WHAT TO PRODUCE
Copy the listing below line for line, from its opening line to the one with "12 | 45.0 |", both included; stop there.

LISTED RECORDS
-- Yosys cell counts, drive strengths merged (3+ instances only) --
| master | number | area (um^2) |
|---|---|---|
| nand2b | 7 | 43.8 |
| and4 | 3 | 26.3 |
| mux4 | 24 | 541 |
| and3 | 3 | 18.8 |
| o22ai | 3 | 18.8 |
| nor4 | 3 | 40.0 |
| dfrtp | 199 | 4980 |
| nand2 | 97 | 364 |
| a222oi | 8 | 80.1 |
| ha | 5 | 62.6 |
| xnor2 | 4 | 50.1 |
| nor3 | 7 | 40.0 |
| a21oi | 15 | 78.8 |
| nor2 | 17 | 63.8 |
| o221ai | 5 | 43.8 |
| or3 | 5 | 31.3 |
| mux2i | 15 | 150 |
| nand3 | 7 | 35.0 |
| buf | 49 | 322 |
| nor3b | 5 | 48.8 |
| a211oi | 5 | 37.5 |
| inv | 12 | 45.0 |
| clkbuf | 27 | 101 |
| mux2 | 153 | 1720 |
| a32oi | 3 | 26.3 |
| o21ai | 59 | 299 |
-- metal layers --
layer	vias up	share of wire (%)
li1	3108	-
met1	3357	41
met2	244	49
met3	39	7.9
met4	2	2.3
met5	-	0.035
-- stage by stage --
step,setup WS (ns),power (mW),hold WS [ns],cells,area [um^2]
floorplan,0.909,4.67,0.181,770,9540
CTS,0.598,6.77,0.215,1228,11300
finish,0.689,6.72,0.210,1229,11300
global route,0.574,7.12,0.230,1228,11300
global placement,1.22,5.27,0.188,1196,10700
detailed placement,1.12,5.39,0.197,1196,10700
`src/rtl/evf_pkg.sv`:
```
package evf_pkg;
  localparam int ADDR_W = 32;
  localparam int FC_W   = 3;
  localparam logic [FC_W-1:0] FC_SUP_DATA = 3'b101;
  localparam logic [FC_W-1:0] FC_SUP_PROG = 3'b110;
  localparam logic [ADDR_W-1:0] RST_SP_ADDR = 32'h0;
  localparam logic [ADDR_W-1:0] RST_PC_ADDR = 32'h4;

  typedef enum logic [1:0] {
    ST_IDLE = 2'd0,
    ST_SP   = 2'd1,
    ST_PC   = 2'd2,
    ST_VEC  = 2'd3
  } fetch_state_e;
endpackage

```
`src/rtl/evf_vbr.sv`:
```
module evf_vbr #(
  parameter int ADDR_W     = 32,
  parameter int WORD_BYTES = 4
) (
  input  logic              clk_i,
  input  logic              rst_ni,
  input  logic              we_i,
  input  logic [ADDR_W-1:0] wdata_i,
  output logic [ADDR_W-1:0] vbr_o
);
  localparam int ALIGN = $clog2(WORD_BYTES);
  localparam logic [ADDR_W-1:0] ALIGN_MASK = ADDR_W'((1 << ALIGN) - 1);

  always_ff @(posedge clk_i or negedge rst_ni) begin
    if (!rst_ni)   vbr_o <= '0;
    else if (we_i) vbr_o <= wdata_i & ~ALIGN_MASK;
  end

  assert_vbr_write_R2: assert property (@(posedge clk_i) disable iff (!rst_ni)
    we_i |=> vbr_o == ($past(wdata_i) & ~ALIGN_MASK));
endmodule

```
`src/rtl/evf_addr_gen.sv`:
```
module evf_addr_gen
  import evf_pkg::*;
#(
  parameter int VEC_W      = 8,
  parameter int WORD_BYTES = 4
) (
  input  logic [ADDR_W-1:0] vbr_i,
  input  logic              is_reset_i,
  input  logic              src_ext_i,
  input  logic [VEC_W-1:0]  int_vec_i,
  input  logic [VEC_W-1:0]  ext_vec_i,
  output logic [ADDR_W-1:0] addr_o,
  output logic [FC_W-1:0]   fc_o
);
  localparam int SHIFT = $clog2(WORD_BYTES);
  localparam int PAD   = ADDR_W - VEC_W - SHIFT;

  logic [VEC_W-1:0]  vec_sel;
  logic [ADDR_W-1:0] offset;

  assign vec_sel = src_ext_i ? ext_vec_i : int_vec_i;

  generate
    if (SHIFT == 0) begin : g_noscale
      assign offset = {{PAD{1'b0}}, vec_sel};
    end else begin : g_scale
      assign offset = {{PAD{1'b0}}, vec_sel, {SHIFT{1'b0}}};
    end
  endgenerate

  // reset entry is absolute, never relative to the base
  assign addr_o = is_reset_i ? RST_SP_ADDR : vbr_i + offset;
  assign fc_o   = is_reset_i ? FC_SUP_PROG : FC_SUP_DATA;
endmodule

```
`src/rtl/evf_fetch_fsm.sv`:
```
module evf_fetch_fsm
  import evf_pkg::*;
#(
  parameter int DATA_W = 32
) (
  input  logic              clk_i,
  input  logic              rst_ni,
  input  logic              req_i,
  input  logic              is_reset_i,
  input  logic [ADDR_W-1:0] start_addr_i,
  input  logic [FC_W-1:0]   start_fc_i,
  output logic              ready_o,
  output logic              bus_req_o,
  output logic [ADDR_W-1:0] bus_addr_o,
  output logic [FC_W-1:0]   bus_fc_o,
  input  logic [DATA_W-1:0] bus_rdata_i,
  input  logic              bus_ack_i,
  input  logic              bus_err_i,
  output logic              done_o,
  output logic [DATA_W-1:0] handler_o,
  output logic [DATA_W-1:0] sp_o,
  output logic              rst_seq_o,
  output logic              fault_o
);
  fetch_state_e      state_q;
  logic [ADDR_W-1:0] addr_q;
  logic [FC_W-1:0]   fc_q;
  logic [DATA_W-1:0] sp_q, handler_q;
  logic              done_q, fault_q, rst_seq_q;

  always_ff @(posedge clk_i or negedge rst_ni) begin
    if (!rst_ni) begin
      state_q   <= ST_IDLE;
      addr_q    <= '0;
      fc_q      <= '0;
      sp_q      <= '0;
      handler_q <= '0;
      done_q    <= 1'b0;
      fault_q   <= 1'b0;
      rst_seq_q <= 1'b0;
    end else begin
      done_q  <= 1'b0;
      fault_q <= 1'b0;
      unique case (state_q)
        ST_IDLE: if (req_i) begin
          addr_q    <= start_addr_i;
          fc_q      <= start_fc_i;
          rst_seq_q <= is_reset_i;
          state_q   <= is_reset_i ? ST_SP : ST_VEC;
        end
        ST_SP: if (bus_err_i) begin
          fault_q <= 1'b1;
          state_q <= ST_IDLE;
        end else if (bus_ack_i) begin
          sp_q    <= bus_rdata_i;
          addr_q  <= RST_PC_ADDR;
          state_q <= ST_PC;
        end
        default: if (bus_err_i) begin
          fault_q <= 1'b1;
          state_q <= ST_IDLE;
        end else if (bus_ack_i) begin
          handler_q <= bus_rdata_i;
          done_q    <= 1'b1;
          state_q   <= ST_IDLE;
        end
      endcase
    end
  end

  assign ready_o    = state_q == ST_IDLE;
  assign bus_req_o  = state_q != ST_IDLE;
  assign bus_addr_o = addr_q;
  assign bus_fc_o   = fc_q;
  assign done_o     = done_q;
  assign fault_o    = fault_q;
  assign handler_o  = handler_q;
  assign sp_o       = sp_q;
  assign rst_seq_o  = done_q & rst_seq_q;

  assert_req_hold_R6: assert property (@(posedge clk_i) disable iff (!rst_ni)
    bus_req_o && !bus_ack_i && !bus_err_i |=>
      bus_req_o && $stable(bus_addr_o) && $stable(bus_fc_o));

  assert_data_space_R4: assert property (@(posedge clk_i) disable iff (!rst_ni)
    bus_req_o && !rst_seq_q |-> bus_fc_o == FC_SUP_DATA);

  assert_reset_second_R5: assert property (@(posedge clk_i) disable iff (!rst_ni)
    state_q == ST_SP && bus_ack_i && !bus_err_i |=>
      bus_req_o && bus_addr_o == RST_PC_ADDR && bus_fc_o == FC_SUP_PROG);

  assert_done_pulse_R7: assert property (@(posedge clk_i) disable iff (!rst_ni)
    done_o |=> !done_o);

  assert_fault_abort_R8: assert property (@(posedge clk_i) disable iff (!rst_ni)
    bus_req_o && bus_err_i |=> fault_o && !done_o && !bus_req_o);

  assert_busy_ignore_R9: assert property (@(posedge clk_i) disable iff (!rst_ni)
    !bus_req_o && !$past(bus_req_o) |-> !done_o && !fault_o);
endmodule

```
`src/rtl/evf_vector_fetch.sv`:
```
module evf_vector_fetch
  import evf_pkg::*;
#(
  parameter int VEC_W      = 8,
  parameter int DATA_W     = 32,
  parameter int WORD_BYTES = 4
) (
  input  logic              clk_i,
  input  logic              rst_ni,
  input  logic              vbr_we_i,
  input  logic [ADDR_W-1:0] vbr_wdata_i,
  input  logic              exc_req_i,
  input  logic              exc_reset_i,
  input  logic              src_ext_i,
  input  logic [VEC_W-1:0]  int_vec_i,
  input  logic [VEC_W-1:0]  ext_vec_i,
  output logic              ready_o,
  output logic              bus_req_o,
  output logic [ADDR_W-1:0] bus_addr_o,
  output logic [FC_W-1:0]   bus_fc_o,
  input  logic [DATA_W-1:0] bus_rdata_i,
  input  logic              bus_ack_i,
  input  logic              bus_err_i,
  output logic              done_o,
  output logic [DATA_W-1:0] handler_o,
  output logic [DATA_W-1:0] sp_o,
  output logic              rst_seq_o,
  output logic              fault_o
);
  logic [ADDR_W-1:0] vbr, start_addr;
  logic [FC_W-1:0]   start_fc;

  evf_vbr #(.ADDR_W(ADDR_W), .WORD_BYTES(WORD_BYTES)) u_vbr (
    .clk_i   (clk_i),
    .rst_ni  (rst_ni),
    .we_i    (vbr_we_i),
    .wdata_i (vbr_wdata_i),
    .vbr_o   (vbr)
  );

  evf_addr_gen #(.VEC_W(VEC_W), .WORD_BYTES(WORD_BYTES)) u_addr (
    .vbr_i      (vbr),
    .is_reset_i (exc_reset_i),
    .src_ext_i  (src_ext_i),
    .int_vec_i  (int_vec_i),
    .ext_vec_i  (ext_vec_i),
    .addr_o     (start_addr),
    .fc_o       (start_fc)
  );

  evf_fetch_fsm #(.DATA_W(DATA_W)) u_fsm (
    .clk_i        (clk_i),
    .rst_ni       (rst_ni),
    .req_i        (exc_req_i),
    .is_reset_i   (exc_reset_i),
    .start_addr_i (start_addr),
    .start_fc_i   (start_fc),
    .ready_o      (ready_o),
    .bus_req_o    (bus_req_o),
    .bus_addr_o   (bus_addr_o),
    .bus_fc_o     (bus_fc_o),
    .bus_rdata_i  (bus_rdata_i),
    .bus_ack_i    (bus_ack_i),
    .bus_err_i    (bus_err_i),
    .done_o       (done_o),
    .handler_o    (handler_o),
    .sp_o         (sp_o),
    .rst_seq_o    (rst_seq_o),
    .fault_o      (fault_o)
  );

  assert_vec_addr_R3: assert property (@(posedge clk_i) disable iff (!rst_ni)
    ready_o && exc_req_i && !exc_reset_i |=>
      bus_addr_o == $past(vbr) + {22'd0, $past(src_ext_i ? ext_vec_i : int_vec_i), 2'b00});

  assert_reset_first_R5: assert property (@(posedge clk_i) disable iff (!rst_ni)
    ready_o && exc_req_i && exc_reset_i |=>
      bus_addr_o == RST_SP_ADDR && bus_fc_o == FC_SUP_PROG);
endmodule

```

OUTPUT
-- Yosys cell counts, drive strengths merged (3+ instances only) --
| master | number | area (um^2) |
|---|---|---|
| nand2b | 7 | 43.8 |
| and4 | 3 | 26.3 |
| mux4 | 24 | 541 |
| and3 | 3 | 18.8 |
| o22ai | 3 | 18.8 |
| nor4 | 3 | 40.0 |
| dfrtp | 199 | 4980 |
| nand2 | 97 | 364 |
| a222oi | 8 | 80.1 |
| ha | 5 | 62.6 |
| xnor2 | 4 | 50.1 |
| nor3 | 7 | 40.0 |
| a21oi | 15 | 78.8 |
| nor2 | 17 | 63.8 |
| o221ai | 5 | 43.8 |
| or3 | 5 | 31.3 |
| mux2i | 15 | 150 |
| nand3 | 7 | 35.0 |
| buf | 49 | 322 |
| nor3b | 5 | 48.8 |
| a211oi | 5 | 37.5 |
| inv | 12 | 45.0 |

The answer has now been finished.